[src/design/vld_pkg.sv]
`timescale 1ns / 1ps
package vld_pkg;

   localparam int VARINT_MAX_BYTES = 4;
   localparam int VAL_W            = 28;
   localparam int SUM_W            = 36;
   localparam int VCNT_W           = $clog2(VARINT_MAX_BYTES + 1);
   localparam logic [VAL_W-1:0] VAL_MAX          = {VAL_W{1'b1}};
   localparam logic [VAL_W-1:0] MAX_PAYLOAD_RST  = 28'd65535;

   localparam logic [7:0] IND_PLAIN     = 8'h00;
   localparam logic [7:0] IND_ENCRYPTED = 8'h01;

   localparam int Q_DEPTH = 2;
   localparam int QPTR_W  = $clog2(Q_DEPTH);
   localparam int QCNT_W  = $clog2(Q_DEPTH + 1);

   typedef enum logic [2:0] {
      PH_IND,
      PH_LEN,
      PH_TYPE,
      PH_PAY,
      PH_DEAD
   } phase_type;

   typedef enum logic [1:0] {
      KIND_HEADER  = 2'd0,
      KIND_PAYLOAD = 2'd1,
      KIND_ERROR   = 2'd2
   } kind_type;

   typedef enum logic [2:0] {
      ERR_NONE      = 3'd0,
      ERR_ENCRYPTED = 3'd1,
      ERR_BAD_IND   = 3'd2,
      ERR_LEN_LONG  = 3'd3,
      ERR_TYPE_LONG = 3'd4,
      ERR_TOO_LARGE = 3'd5
   } err_type;

   typedef struct packed {
      kind_type         kind;
      logic [VAL_W-1:0] msg_code;
      logic [VAL_W-1:0] body_len;
      logic [7:0]       payload_byte;
      logic             last;
      err_type          error_code;
   } rec_type;

   localparam rec_type REC_ZERO = '{
      kind: KIND_HEADER, msg_code: '0, body_len: '0,
      payload_byte: '0, last: 1'b0, error_code: ERR_NONE
   };

endpackage
[src/hw/rtl/utf8_combining_char_segmenter.sv]
// Top level of the UTF-8 combining character segmenter.
// Depends on u8seg_pkg, u8seg_classify and u8seg_queue.
//
//   channel | direction | handshake          | payload
//   --------+-----------+--------------------+---------------------------------------
//   in      | input     | in_valid/in_stall  | data_byte, string_end
//   out     | output    | out_valid/out_stall| cp_length, combining, starts_char,
//           |           |                    | closes_string, last
//
// One byte is accepted per cycle unless in_stall is high; its results are queued.
// A byte yields zero, one or two results, and the result port gives one per beat.
// A two-result byte ends a string, so the next byte gives at most one; the queue
// soaks up the extra record and the input runs at one byte per cycle unless
// out_stall holds results back.
// in_stall rises when the four-entry result queue has fewer than two free slots.
// Reset is synchronous: it empties the queue and returns to string start.
module utf8_combining_char_segmenter
  import u8seg_pkg::*;
(
  input  logic       clk,
  input  logic       rst_n,
  input  logic       in_valid,
  output logic       in_stall,
  input  logic [7:0] in_data_byte,
  input  logic       in_string_end,
  output logic       out_valid,
  input  logic       out_stall,
  output logic [3:0] out_cp_length,
  output logic       out_combining,
  output logic       out_starts_char,
  output logic       out_closes_string,
  output logic       out_last
);

  // State of the open code point.
  logic [23:0] pv_r, pv_nxt;
  logic [3:0]  len_r, len_nxt;
  logic        have_r, have_nxt;
  logic        start_r, start_nxt;
  logic        first_r, first_nxt;

  // Open code point after this byte, before any string end handling.
  logic [23:0] pv_new;
  logic [3:0]  len_new;
  logic        first_new;

  logic        accept;
  logic        is_lead;
  logic        open_new;
  logic        emit_old;
  logic        comb_old;
  logic        comb_new;
  logic        room_lt2;
  result_t     rec_old;
  result_t     rec_new;
  result_t     head;
  push_t       push;

  assign in_stall = room_lt2;
  assign accept   = in_valid && !in_stall;
  assign is_lead  = ((in_data_byte & CONT_MASK) != CONT_CODE);

  // The first byte of a string always opens a code point, even a continuation.
  assign open_new = start_r || !have_r || is_lead;
  assign emit_old = !start_r && have_r && is_lead;

  u8seg_classify u_class_old (
    .value     (pv_r),
    .length    (len_r),
    .combining (comb_old)
  );

  u8seg_classify u_class_new (
    .value     (pv_new),
    .length    (len_new),
    .combining (comb_new)
  );

  always_comb begin
    if (open_new) begin
      pv_new    = {16'h0000, in_data_byte};
      len_new   = 4'd1;
      first_new = start_r;
    end else begin
      // Only the last three bytes are kept; the length saturates.
      pv_new    = {pv_r[15:0], in_data_byte};
      len_new   = (len_r == LEN_MAX) ? len_r : len_r + 4'd1;
      first_new = first_r;
    end

    rec_old.cp_length     = len_r;
    rec_old.combining     = comb_old;
    rec_old.starts_char   = first_r || !comb_old;
    rec_old.closes_string = 1'b0;
    rec_old.last          = !in_string_end;

    rec_new.cp_length     = len_new;
    rec_new.combining     = comb_new;
    rec_new.starts_char   = first_new || !comb_new;
    rec_new.closes_string = 1'b1;
    rec_new.last          = 1'b1;

    // Records are pushed in output order: a closed earlier code point first.
    push.cnt    = 2'd0;
    push.first  = rec_old;
    push.second = rec_new;
    if (accept) begin
      priority if (emit_old && in_string_end) begin
        push.cnt = 2'd2;
      end else if (emit_old) begin
        push.cnt = 2'd1;
      end else if (in_string_end) begin
        push.cnt   = 2'd1;
        push.first = rec_new;
      end
    end

    pv_nxt    = pv_r;
    len_nxt   = len_r;
    have_nxt  = have_r;
    start_nxt = start_r;
    first_nxt = first_r;
    if (accept) begin
      if (in_string_end) begin
        // The string is closed: go back to string start with nothing open.
        pv_nxt    = '0;
        len_nxt   = '0;
        have_nxt  = 1'b0;
        start_nxt = 1'b1;
        first_nxt = 1'b0;
      end else begin
        pv_nxt    = pv_new;
        len_nxt   = len_new;
        have_nxt  = 1'b1;
        start_nxt = 1'b0;
        first_nxt = first_new;
      end
    end
  end

  always_ff @(posedge clk) begin
    if (!rst_n) begin
      pv_r    <= '0;
      len_r   <= '0;
      have_r  <= 1'b0;
      start_r <= 1'b1;
      first_r <= 1'b0;
    end else begin
      pv_r    <= pv_nxt;
      len_r   <= len_nxt;
      have_r  <= have_nxt;
      start_r <= start_nxt;
      first_r <= first_nxt;
    end
  end

  u8seg_queue u_queue (
    .clk       (clk),
    .rst_n     (rst_n),
    .push      (push),
    .out_stall (out_stall),
    .out_valid (out_valid),
    .head      (head),
    .room_lt2  (room_lt2)
  );

  assign out_cp_length     = head.cp_length;
  assign out_combining     = head.combining;
  assign out_starts_char   = head.starts_char;
  assign out_closes_string = head.closes_string;
  assign out_last          = head.last;

  // At string start nothing may be open.
  a_start_empty: assert property (@(posedge clk) disable iff (!rst_n)
    !(start_r && have_r))
    else $error("code point open at string start");

  // A byte that ends a string always leaves a result waiting.
  a_end_result: assert property (@(posedge clk) disable iff (!rst_n)
    (accept && in_string_end) |=> out_valid)
    else $error("string end produced no result");

  // A lead byte that closes an open code point leaves a result waiting.
  a_lead_result: assert property (@(posedge clk) disable iff (!rst_n)
    (accept && emit_old) |=> out_valid)
    else $error("closed code point produced no result");

  // The byte is never accepted when two records might not fit.
  a_no_overrun: assert property (@(posedge clk) disable iff (!rst_n)
    accept |-> !room_lt2)
    else $error("byte accepted without queue room");

endmodule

-- -- --

About this exercise: Nothing beyond the line containing "localparam int VCNT_W" is to be output; the lines above, from the first one onward to that line, are to be transcribed exactly.

Solution:
[src/design/vld_pkg.sv]
`timescale 1ns / 1ps
package vld_pkg;

   localparam int VARINT_MAX_BYTES = 4;
   localparam int VAL_W            = 28;
   localparam int SUM_W            = 36;
   localparam int VCNT_W           = $clog2(VARINT_MAX_BYTES + 1);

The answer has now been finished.